Great post thanks. HAve you covered how you apply time weight in simple poisson distribution?

Do you apply it to log-likelihood function as do Dixon Coles?

If so, you don;y use built in glm function in R, but you build log-likelihood and minimize it?

thanks,

I have blogged about the time-weighting, using ordinary Poisson regression, here: http://opisthokonta.net/?p=1013

If you use the built-in glm function, you just use the weight argument. The goalmodel package don’t use the glm function, but has its own implementation of the poisson log-likelihood, which can be weighted in the same manner as the DC likelihood.

Hi, I’ve never used R before so wouldn’t even know where to start. I’ve been moedlling football games from many leagues using expected goals that I scrape and then use Poisson to get the probabilities for the upcoming games. Would this tool help me make it quicker/better ? Is it possible to implement expected goals data into etc. ? Sorry for all this questions but I’m new to the programing language.

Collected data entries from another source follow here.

### src/rtl/main_fifo_ctrl.sv
// Transaction-layer entry FIFO: buffers source words, raises Main_pause near full,
// flags overflow sticky until init, and is drained by the VC stage via pop/valid.
module main_fifo_ctrl #(
  parameter int unsigned BITNUMBER = 8,
  parameter int unsigned LENGTH    = 8,
  parameter int unsigned ADDR      = 3
) (
  input  logic                 clk,
  input  logic                 reset,
  input  logic                 init,
  input  logic [LENGTH-1:0]    Umbral_MF,
  input  logic                 push,
  input  logic [BITNUMBER-1:0] data_in,
  input  logic                 pop,
  output logic [BITNUMBER-1:0] data_out,
  output logic                 valid_out,
  output logic                 Main_pause,
  output logic                 full,
  output logic                 empty,
  output logic                 error_out,
  output logic [2:0]           state
);

  localparam int unsigned DEPTH = 2 ** ADDR;
  localparam int unsigned CW    = ADDR + 1;

  typedef enum logic [2:0] {
    S_RESET  = 3'd0,
    S_INIT   = 3'd1,
    S_IDLE   = 3'd2,
    S_ACTIVE = 3'd3,
    S_ERROR  = 3'd4
  } state_t;

  state_t               st, st_next;
  logic [BITNUMBER-1:0] mem [DEPTH];
  logic [ADDR-1:0]      rd_ptr, wr_ptr;
  logic [CW-1:0]        count, count_next;
  logic [LENGTH-1:0]    umbral_r;
  logic                 pop_ok, push_ok, overflow, is_full;
  logic [CW-1:0]        umb_clip, pause_thr;
  logic                 pause_next;

  assign state = st;

  // Accept decisions, next count, next state and next pause level.
  always_comb begin
    pop_ok     = pop && (count != '0);
    is_full    = (count == CW'(DEPTH));
    push_ok    = push && (st != S_ERROR) && (!is_full || pop_ok);
    overflow   = push && is_full && !pop_ok && (st != S_ERROR);
    count_next = count;
    st_next    = st;
    umb_clip   = '0;
    pause_thr  = '0;
    pause_next = 1'b0;

    case ({push_ok, pop_ok})
      2'b10:   count_next = count + CW'(1);
      2'b01:   count_next = count - CW'(1);
      default: count_next = count;
    endcase

    case (st)
      S_RESET:  st_next = init ? S_INIT : S_IDLE;
      S_INIT: begin
        if (overflow)   st_next = S_ERROR;
        else if (!init) st_next = (count_next != '0) ? S_ACTIVE : S_IDLE;
      end
      S_IDLE, S_ACTIVE: begin
        if (overflow)  st_next = S_ERROR;
        else if (init) st_next = S_INIT;
        else           st_next = (count_next != '0) ? S_ACTIVE : S_IDLE;
      end
      S_ERROR:  if (init) st_next = S_INIT;
      default:  st_next = S_RESET;
    endcase

    // Threshold is in free entries; anything at or above DEPTH pauses permanently.
    if (umbral_r >= LENGTH'(DEPTH)) umb_clip = CW'(DEPTH);
    else                            umb_clip = CW'(umbral_r);
    pause_thr  = CW'(DEPTH) - umb_clip;
    pause_next = (count_next >= pause_thr) || (st_next == S_ERROR);
  end

  // Control and output registers.
  always_ff @(posedge clk or negedge reset) begin
    if (!reset) begin
      st         <= S_RESET;
      count      <= '0;
      rd_ptr     <= '0;
      wr_ptr     <= '0;
      umbral_r   <= '0;
      data_out   <= '0;
      valid_out  <= 1'b0;
      Main_pause <= 1'b0;
      full       <= 1'b0;
      empty      <= 1'b1;
      error_out  <= 1'b0;
    end else begin
      st         <= st_next;
      count      <= count_next;
      valid_out  <= pop_ok;
      Main_pause <= pause_next;
      full       <= (count_next == CW'(DEPTH));
      empty      <= (count_next == '0);
      error_out  <= (st_next == S_ERROR);
      if (init && st_next == S_INIT) umbral_r <= Umbral_MF;
      if (pop_ok) begin
        data_out <= mem[rd_ptr];
        rd_ptr   <= rd_ptr + ADDR'(1);
      end
      if (push_ok) wr_ptr <= wr_ptr + ADDR'(1);
    end
  end

  // Storage needs no reset; reads see the pre-edge contents.
  always_ff @(posedge clk) begin
    if (push_ok) mem[wr_ptr] <= data_in;
  end

endmodule

### config.mk
export PLATFORM = sky130hd
export DESIGN_NAME = main_fifo_ctrl
export DESIGN_NICKNAME = d
export VERILOG_FILES = /design/src/rtl/main_fifo_ctrl.sv
export SDC_FILE = /design/constraint.sdc
export NUM_CORES = 1
export LEC_CHECK = 0
export ABC_AREA = 1
export CAP_MARGIN = 20
export CORE_ASPECT_RATIO = 1.25
export CORE_UTILIZATION = 30
export DETAILED_ROUTE_END_ITERATION = 12
export SETUP_SLACK_MARGIN = 0.2
export SLEW_MARGIN = 25
export SYNTH_ARGS = -nofsm -noshare
export SYNTH_HDL_FRONTEND = slang
export SYNTH_SLANG_ARGS = --single-unit
### constraint.sdc
create_clock -name clk -period 6.6 [get_ports clk]
set_input_delay 0.66 -clock clk [delete_from_list [all_inputs] [get_ports clk]]
set_output_delay 0.66 -clock clk [all_outputs]
set_load 0.03 [all_outputs]
Word-level counts from Yosys, hierarchy flattened:

Memories as Yosys holds them, arrays and structs flattened. A register that Yosys moved wholly into a read port is not among the register bits.
Cells that the tools add are included.

* bits in registers: 26
* bits in writable memories: 64
* output and inout bits: 16
* logic and storage cells: 58
* memories: 1

Memories
* mem: words 8, bits a word 8, read ports 1, clocked after memory_dff 1, wr ports 1, RTL line 36 `logic [BITNUMBER-1:0] mem [DEPTH];`

* add/sub/neg operators: 5
* order comparisons: 2
* equality and inequality tests: 11
* mux-type cells: 12
* reductions and logical operators: 17

Operators by type and width (number)
* two-way mux 3 bit: 4
* one-hot mux 3 bit (4 select lines): 1
* equality test 4 bit (second input constant): 2
* >= comparator 8 x 4 -> 1 bit (second input constant): 1
* one-hot mux 4 bit (2 select lines): 1
* nonzero test 4 bit: 2
* logical AND 1 bit: 7
* adder 3 x 1 -> 3 bit (second input constant): 2
* equality test 3 x 1 -> 1 bit (second input constant): 2
* equality test 3 x 2 -> 1 bit (second input constant): 2
* equality test 3 bit (second input constant): 2
* adder 4 x 1 -> 4 bit (second input constant): 1
* >= comparator 4 bit: 1
* logical NOT 4 bit: 1
* two-way mux 2 bit: 2
* two-way mux 4 bit: 1
* subtractor 4 x 1 -> 4 bit (second input constant): 1
* subtractor 4 bit (first input constant): 1
* logical NOT 1 bit: 3
* logical NOT 3 bit: 1
* two-way mux 1 bit: 3
* != test 3 bit (second input constant): 1
* equality test 2 x 1 -> 1 bit (second input constant): 1
* equality test 2 bit (second input constant): 1
* 2 further kinds: 3

Logic depth before layout (Yosys ltp):

* depth in word-level cells: 13
* depth in mapped cells: 20
* gate-level depth less buffers: 20

Worst setup path after synthesis:

Ideal clock, no wire load.

* kind: input port to flip-flop
* from: in pop
* to: reg Main_pause
* setup time: 119 ps
* arrival time: 2770 ps
* required time: 6481 ps
* setup slack: 3711 ps
* stages on the path: 16
* path buffers: 1
* cell sequence: inv_1 a31oi_2 buf_4 ha_1 nand2_1 inv_1 nor2_1 ha_1 o21ai_0 inv_1 ha_1 a21boi_0 o21ai_0 nand2_1 a21oi_1 nand2_1

* word-level cells in the longest chain between the ends: 12
* elaborated cells on any way between the ends: 19
* those cells by class: 1 x order compare; 3 x eq/ne; 7 x mux; 8 x reduce/logical

Ends and longest elaborated chain
* from (decl): RTL line 14 `input logic pop,`
* logical AND 1 bit *: RTL line 48 `pop_ok = pop && (count != '0);`
* named net pop_ok: RTL line 40 `logic pop_ok, push_ok, overflow, is_full;`
* logical OR 1 bit: RTL line 50 `push_ok = push && (st != S_ERROR) && (!is_full || pop_ok);`
* logical AND 1 bit: RTL line 50
* equality test 2 x 1 -> 1 bit or equality test 2 bit (tied branches): RTL line 58 `case ({push_ok, pop_ok})`
* one-hot mux 4 bit (2 select lines) *: RTL line 58
* named net count_next[1]: RTL line 38 `logic [CW-1:0] count, count_next;`
* nonzero test 4 bit: RTL line 68, 73
* two-way mux 1 bit: RTL line 68, 73
* two-way mux 2 bit or two-way mux 3 bit (tied branches): RTL line 72, 68
* two-way mux 3 bit (on tied branches): RTL line 71, 67
* one-hot mux 3 bit (4 select lines): RTL line 64 `case (st)`
* equality test 3 bit: RTL line 83 `pause_next = (count_next >= pause_thr) || (st_next == S_ERROR);`
* logical OR 1 bit *: RTL line 83
* named net pause_next: RTL line 42 `logic pause_next;`
* to (signal assigned): RTL line 104 `Main_pause <= pause_next;`
* to (decl): RTL line 17 `output logic Main_pause,`

The timed path passes the listed nets; every way through them passes the cells marked *.
A chain may end at the register's enable or synchronous reset.

Worst setup path in the final report:

* from: in pop
* to: reg Main_pause

* word-level cells in the longest chain between the ends: 12
* elaborated cells on any way between the ends: 19
* those cells by class: 1 x order compare; 3 x eq/ne; 7 x mux; 8 x reduce/logical

Ends and longest elaborated chain (RTL line)
* logical AND 1 bit *: 48
* logical OR 1 bit: 50
* logical AND 1 bit: 50
* equality test 2 x 1 -> 1 bit or equality test 2 bit (tied branches): 58
* one-hot mux 4 bit (2 select lines) *: 58
* named net count_next[1]: 38
* nonzero test 4 bit: 68, 73
* two-way mux 1 bit: 68, 73
* two-way mux 2 bit or two-way mux 3 bit (tied branches): 72, 68
* two-way mux 3 bit (on tied branches): 71, 67
* one-hot mux 3 bit (4 select lines): 64
* equality test 3 bit: 83
* logical OR 1 bit *: 83
* named net pause_next: 42

Marks and branches as above.

==> results.yml <==
outcome:
  status: "complete, no violations"
synthesis:
  syn_area_mm2: 0.00418
  synth-main-ff-cell: "edfxtp_1"
  syn_area_per_cell_um2: 11.5
  synthArstFlopShare_pct: 34.7
  synth_fp_nets: 394
  synth-edff-count: 64
  ys_seq_area_share_pct: 66.4
  yosysWarningCount: 0
  ys_ff_latch: 98
  yosysUniqueCellTypes: 41
  netlist_instances: 363
critical_path:
  critPathLaunchType: "primary input"
  cp-end-kind: "flip-flop"
  worst_path_largest_cell_delay_ns: 0.74
  worst_path_most_repeated_cell: "ha_1"
  path_cells: "clkdlybuf4s50_1 -> inv_1 -> a31oi_2 -> ha_1 -> nor2_1 -> nor2_1 -> ha_1 -> o21ai_0 -> inv_1 -> ha_1 -> a21boi_0 -> o21ai_0 -> nand2_1 -> a21oi_1 -> nand2_1"
  critPathArrivalTime_ns: 3.89
  critPathBufInv: 3
  crit_required_ns: 6.83
  cpLargestDelayFamily: "compound AO/OA/AOI/OAI gates"
  cp_max_fo: 16
  r2r_slack_ns: 3.26
  path_class: "primary input to flip-flop"
  cp_slowest_cell: "a31oi_2"
clocking:
  numCtsBuffers: 9
  cts_resized: 0
  hold_buffers: 0
  clk_latency_ns: 0.34
  post_cts_buffers: 0
  clk_pin_slew_ns: 0.07
  cts.path.max_buffers: 2
  cts.htree.levels: 3
  cts_tree: "done"
  cts_root_buffer: "clkbuf_16"
  clkSinkCount: 98
timing:
  clock_skew_ns: 0.00599
  relSlewSlack_pct: 36.4
  postLayoutSetupSlackWorst_ns: 2.94
  hold_viol: 0
  rsz0062_at_grt: "no"
  drv_slew: 0
  fin_setup_tns_ns: 0
  tightest_slew_ns: 0.951
  final_min_period_over_clock_period_pct: 55.5
  fmax_mhz: 273
  period_needed_ns: 3.66
  setup_viol: 0
floorplanning:
  die_area_mm2: 0.0144
  pin_count: 37
  start_util_pct: 31.2
  rows: 47
  die_y_um: 134
  coreArea_mm2: 0.0134
  dieWidth_um: 108
job:
  maxCapViolCount: 0
global_route:
  grt_max_degree: 36
  grt_antenna_before_repair: 0
  grt_overflow: 0
  grt_use_met3_pct: 2.58
  grt_use_met1_pct: 14.3
  grt_usage_pct: 12.1
  use_met2_pct: 20.9
  top_usage_layer: "met2"
  grt_pass1_wl_um: 13100
  grt_pass1_vias: 2624
place:
  placed_area_mm2: 0.00469
  globalplace.congestion: 0.748
  post-dp-hpwl_um: 5420
  post-place-ws_ns: 2.58
  numPortBuffers: 36
finish:
  nFillCells: 1284
  drive_gt1_share_pct: 9.88
  area_growth_pct: 19.9
  num_antenna_cells: 0
  stdcell_area_mm2: 0.00501
  finalCoreUtilization_pct: 37.4
  fin_nets: 431
hold_path:
  hold_path.class: "primary input to asynchronous set/reset pin"
detailed_routing:
  drc: 0
  antenna_left: 0
  vias: 2713
  routedWlPerCell_um: 14.4
  drt_wl_total_um: 8310
  drtPass1Iterations: 4
  viasPerCell: 4.71
  dr.first_iter.drc_count: 161
power:
  vdd_drop_max_mv: 0.183
  power_density_mw_per_mm2: 422
  p_leak_nw: 1.93
state kept, by name (all words and copies together) (netlist names):
signal and count:
Main_pause 1, state 3, valid_out 1, empty 1, data_out 8, rd_ptr 3
count 4, full 1, mem 64, wr_ptr 3, umbral_r 8, error_out 1
per-stage QoR:
stage | power [W] | instances | hold slack [ns]
2_1_floorplan | 0.00136 | 363 | 0.364
3_3_place_gp | 0.00156 | 560 | 0.453
3_5_place_dp | 0.00158 | 560 | 0.459
4_1_cts | 0.00214 | 576 | 0.430
5_1_grt | 0.00225 | 576 | 0.477
6_report | 0.00211 | 576 | 0.398
Yosys cell counts (all sizes together), types with 4 or more instances:
library cell	count	area (um2)
nand3	14	75.1
nor2	47	186
o22ai	8	50.1
o21ai	39	199
edfxtp	64	1920
o221ai	8	70.1
xor2	4	35.0
or2	4	27.5
o211ai	8	60.1
ha	10	125
inv	27	101
nand2	73	287
buf	9	53.8
dfrtp	33	826
final cells by class:
type / count / area, um2 / share of cell area [%]
multi-input cells: 226 / 1240 / 24.7
clock buffers: 10 / 229 / 4.57
well taps: 171 / 214 / 4.27
flip-flops and latches: 98 / 2770 / 55.3
repair buffers: 37 / 363 / 7.24
clock inverters: 6 / 90.1 / 1.80
inverters: 28 / 105 / 2.10
placed cells by master, fill, tap and decap left out, types with 2 or more instances in the layout:
cell type,instances
clkdlybuf4s50_1,35
inv_1,19
dfrtp_1,33
xor2_1,4
nand3_1,13
o22ai_1,8
clkbuf_16,9
o21ai_0,21
o221ai_1,8
ha_1,10
edfxtp_1,64
nand2_2,2
nand2_1,70
o211ai_1,8
o21ai_1,17
bufinv_16,2
xnor2_1,2
inv_2,8
nor2_1,45
final timing paths:
| check | startpoint | to | cells after the start |
|---|---|---|---|
| min reg2reg | umbral_r[1]$_DFFE_PN0P_ | umbral_r[1]$_DFFE_PN0P_ | 2 |
| max reg2reg | count[2]$_DFF_PN0_ | Main_pause$_DFF_PN0_ | 14 |
| min in group clk | umbral_r[1]$_DFFE_PN0P_ | umbral_r[1]$_DFFE_PN0P_ | 2 |
| min | reset | data_out[3]$_DFFE_PN0P_ | 1 |
| max in group asynchronous | reset | wr_ptr[1]$_DFFE_PN0P_ | 1 |
| max | pop | Main_pause$_DFF_PN0_ | 15 |
report_power, final:
part | switching, W | leakage [nW] | total, W | internal (W)
Clock | 0.000217 | 0.149 | 0.000550 | 0.000333
Combinational | 0.000455 | 0.795 | 0.000702 | 0.000247
Sequential | 0.0000764 | 0.989 | 0.000862 | 0.000786
cell families after synthesis:
logic type / Yosys count / synth area share [%]
fa+ha+maj: 10 / 2.99
compound gates: 68 / 10.2
simple gates: 142 / 15.1
flops: 98 / 66.4
xor+xnor: 6 / 1.26
buf+inv: 39 / 4.01
routing by layer:
layer  wire (um)  up-vias
li1            -     1339
met1        3540     1299
met2        4280       59
met3         299       16
met4         185        0
met5           0        -
Power figures use the tool's default switching activity.
==> RTL change 1: new RTL, config.mk and constraints unchanged <==
Change the parameter `LENGTH` from 8 to 16.
--- a/src/rtl/main_fifo_ctrl.sv
+++ b/src/rtl/main_fifo_ctrl.sv
@@ -4,3 +4,3 @@
   parameter int unsigned BITNUMBER = 8,
-  parameter int unsigned LENGTH    = 8,
+  parameter int unsigned LENGTH    = 16,
   parameter int unsigned ADDR      = 3
Ports: changed (resized Umbral_MF); port bits go from 37 to 45. The function was not compared with the original's and may differ.
==> RTL change 1 against the original RTL <==
  * The flow now finishes with violations (DRC)
  * Synthesized area is 6.9% higher
  * Worst setup slack better by 0.49 ns
  * Wire length is 10% higher
  * Sequential cell count is 8 higher
  * Register-to-register slack better by 0.39 ns
  * Power is 0.15% higher
  * Synthesized cell count is 13% higher
  * Count of clock-buffer cells in the layout is 1 lower
  * Clock skew hardly changed
  * Final area is 6.7% higher
  * Critical endpoint unchanged
  * Largest cell class unchanged
==> RTL change 1: results (changes against the original RTL) <==
status finished with violations (was finished clean); violations in the final reports DRC; relative area of clock buffers and inverters in the final design 5.22% (was 6.37%); met3 routed wirelength 518 µm (was 299 µm); RR Startpoint state[2] (was count[2]); metal2 WL 4810 µm (was 4280 µm); placed cell area 0.00507 mm² (was 0.00469 mm²); most common library cells after synthesis 89 x sky130_fd_sc_hd__nand2_1, 64 x sky130_fd_sc_hd__edfxtp_1, 54 x sky130_fd_sc_hd__nor2_1 (was 70 x sky130_fd_sc_hd__nand2_1, 64 x sky130_fd_sc_hd__edfxtp_1, 45 x sky130_fd_sc_hd__nor2_1); number of instances in the placed design 619 (was 560); CP delay by family, top buffers and inverters (was compound AO/OA/AOI/OAI gates); Layout non-clock buf frac 8.33% (was 7.24%); area of the multi-input gates 0.00131 mm² (was 0.00124 mm²); via count of the first global-routing pass 2932 (was 2624); Static Leakage 2.13 nW (was 1.93 nW); slowest CP cell sky130_fd_sc_hd__clkdlybuf4s50_1 (was sky130_fd_sc_hd__a31oi_2); FILL cells 1430 (was 1284); total nets after synthesis 449 (was 394); met1 capacity usage during global routing 14.4% (was 14.3%); detailed-router iteration count before antenna repair 10 (was 4); number of distinct library cell variants in the gate-level netlist after synthesis 32 (was 41); final cell utilization of the core 37.0% (was 37.4%); layout buffer count excluding clock buffers 45 (was 37); Setup Skew 0.00617 ns (was 0.00599 ns); combinational group share of total power 31.7% (was 33.2%); count of unresolved DRC violations after routing 4 (was 0); arrival time at the worst endpoint 3.40 ns (was 3.89 ns); routed wire length 9180 µm (was 8310 µm); worst-case headroom to the max-slew limit 37.1% (was 36.4%); GR met2 Demand/Resource 22.0% (was 20.9%); non-clock inverter count 32 (was 28); Avg Synthesized Cell Area 10.9 µm² (was 11.5 µm²); half-perimeter wire length after detailed placement 6010 µm (was 5420 µm); sequential cells 106 (was 98); dpl ws 3.09 ns (was 2.58 ns); share of total power in sequential cells 44.9% (was 40.8%); registers with the most flip-flops mem x64, umbral_r x16, data_out x8 (was mem x64, data_out x8, umbral_r x8); met3 Use GR 2.37% (was 2.58%); total power 2.12 mW (was 2.11 mW); highest cell delay on the worst timing path 0.45 ns (was 0.74 ns)
[RTL change 1: changes by cell type in the layout (fill, tap and decap cells not counted), moves of 2 or more]
cell                              change
sky130_fd_sc_hd__nand2_1             +19
sky130_fd_sc_hd__o21ai_1             -17
sky130_fd_sc_hd__o21ai_0             +16
sky130_fd_sc_hd__inv_1               +10
sky130_fd_sc_hd__nand3_1              +9
sky130_fd_sc_hd__nor2_1               +9
sky130_fd_sc_hd__clkdlybuf4s50_1      +8
sky130_fd_sc_hd__dfrtp_1              +7
sky130_fd_sc_hd__inv_2                -6
sky130_fd_sc_hd__bufinv_16            -2
sky130_fd_sc_hd__clkinv_2             +2
sky130_fd_sc_hd__o22ai_1              +2
[RTL change 1: kinds of logic after synthesis]
| group | synth area share (%) |
|---|---|
| DFF | 66.6 |
| buffers and inverters | 4.15 |
| adders and majority gates | 2.80 |
| xor gates and xnor gates | 1.18 |
| AOI/OAI and AO/OA | 9.41 |
| and+or+nand+nor | 15.9 |
==> RTL change 2: new RTL, config.mk and constraints unchanged <==
Made on the original files. Reset style: synchronous (`reset`), changed in one clocked block.
--- a/src/rtl/main_fifo_ctrl.sv
+++ b/src/rtl/main_fifo_ctrl.sv
@@ -86,3 +86,3 @@
   // Control and output registers.
-  always_ff @(posedge clk or negedge reset) begin
+  always_ff @(posedge clk) begin
     if (!reset) begin
Check against the original RTL: differs if reset is asserted again (counterexample within 4 cycles, from zero or initial values and one cycle with reset low); with reset held inactive, the same outputs for 10 cycles.
==> RTL change 2 against the original RTL <==
  * Final area is 1.4% lower
  * Power is 4.8% lower
  * Wire length up 4.4%
  * Sequential power decreased by 9.6%
  * Synthesized area down 1.7%
  * Global-route usage grew 0.78 points
  * Critical path type unchanged
  * Worst setup slack gained 0.35 ns
  * Sequential cell count is the same
  * Count of clock-buffer cells in the layout did not move
==> RTL change 2: results (changes against the original RTL) <==
met1 capacity usage during global routing 15.8% (was 14.3%); Setup Skew 0.00490 ns (was 0.00599 ns); routed wire length 8670 µm (was 8310 µm); Worst Path Max Fanout 15 (was 16); CP delay by family, top adder cells (was compound AO/OA/AOI/OAI gates); worst hold slack 0.469 ns (was 0.398 ns); placed cell area 0.00462 mm² (was 0.00469 mm²); ys async rst share 0% (was 34.7%); met3 Use GR 2.41% (was 2.58%); half-perimeter wire length after detailed placement 5830 µm (was 5420 µm); fraction of final layout cells sized beyond drive strength 1 9.69% (was 9.88%); slowest CP cell sky130_fd_sc_hd__clkdlybuf4s50_1 (was sky130_fd_sc_hd__a31oi_2); top cells by area in the synthesized netlist sky130_fd_sc_hd__edfxtp_1 47%, sky130_fd_sc_hd__dfxtp_1 17%, sky130_fd_sc_hd__nor2_1 6.2%, sky130_fd_sc_hd__o21ai_0 5.2%, sky130_fd_sc_hd__nand2_1 3.7% (was sky130_fd_sc_hd__edfxtp_1 46%, sky130_fd_sc_hd__dfrtp_1 20%, sky130_fd_sc_hd__nand2_1 6.3%, sky130_fd_sc_hd__nor2_1 4.0%, sky130_fd_sc_hd__ha_1 3.0%); worst-case headroom to the max-slew limit 30.5% (was 36.4%); minimum setup slack among reg-to-reg paths 3.57 ns (was 3.26 ns); number of distinct library cell variants in the gate-level netlist after synthesis 37 (was 41); status finished clean (unchanged); Via density 4.75 (was 4.71); worst min-delay path category flip-flop to flip-flop (was input port to async pin); IR drop worst, VDD 151 µV (was 183 µV); GRT Overall Usage 12.9% (was 12.1%); most common library cells after synthesis 68 x sky130_fd_sc_hd__nor2_1, 64 x sky130_fd_sc_hd__edfxtp_1, 43 x sky130_fd_sc_hd__o21ai_0 (was 70 x sky130_fd_sc_hd__nand2_1, 64 x sky130_fd_sc_hd__edfxtp_1, 45 x sky130_fd_sc_hd__nor2_1); arrival time at the worst endpoint 3.52 ns (was 3.89 ns); highest cell delay on the worst timing path 0.46 ns (was 0.74 ns); number of cells produced by synthesis 384 (was 363); total nets after synthesis 415 (was 394)
[RTL change 2: cell count changes after synthesis, sizes merged, moves of 4 or more]
cell    delta
nor2      +26
dfrtp     -33
nand2     -28
clkbuf     +4
o21ai      +7
a21oi     +16
dfxtp     +34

I am not sure if it will be quicker or better using this package, but you can use expected goals as input. I actually did that in this post: http://opisthokonta.net/?p=1760

great content keep up the great work!! Why dont you make a youtube video about your github model and how to use it?

Hi!

I’m having some problems with a gaussian model. It gives very big numbers for attack/defence parameters.. This happens usually for the first team in the list. So if i rename “Arsenal” to “Barsenal” for example, the problem would move to Aston Villa here..

Model Gaussian

Log Likelihood -1699.37

AIC 3588.74

R-squared NA

Parameters (estimated) 95

Parameters (fixed) 0

Team Attack Defense

Arsenal -13.21 0.10

Aston Villa 0.40 -0.11

Barnsley 0.03 -0.10

Birmingham -0.00 -0.08

……………………………………………………..

Maybe a bug in goalmodel? I tried to locate it but i’m more into C# than R.

But anyway thanks for a great package! Its really helpful!

You have a lot of parameters it seems. Could there be that some teams have very few games in your data? Also, have you used the new version 0.2? It should be more stable.

I updated to 2.0, cannot get gaussian model to work at all anymore. Even with simple data. It always gives very high intercept.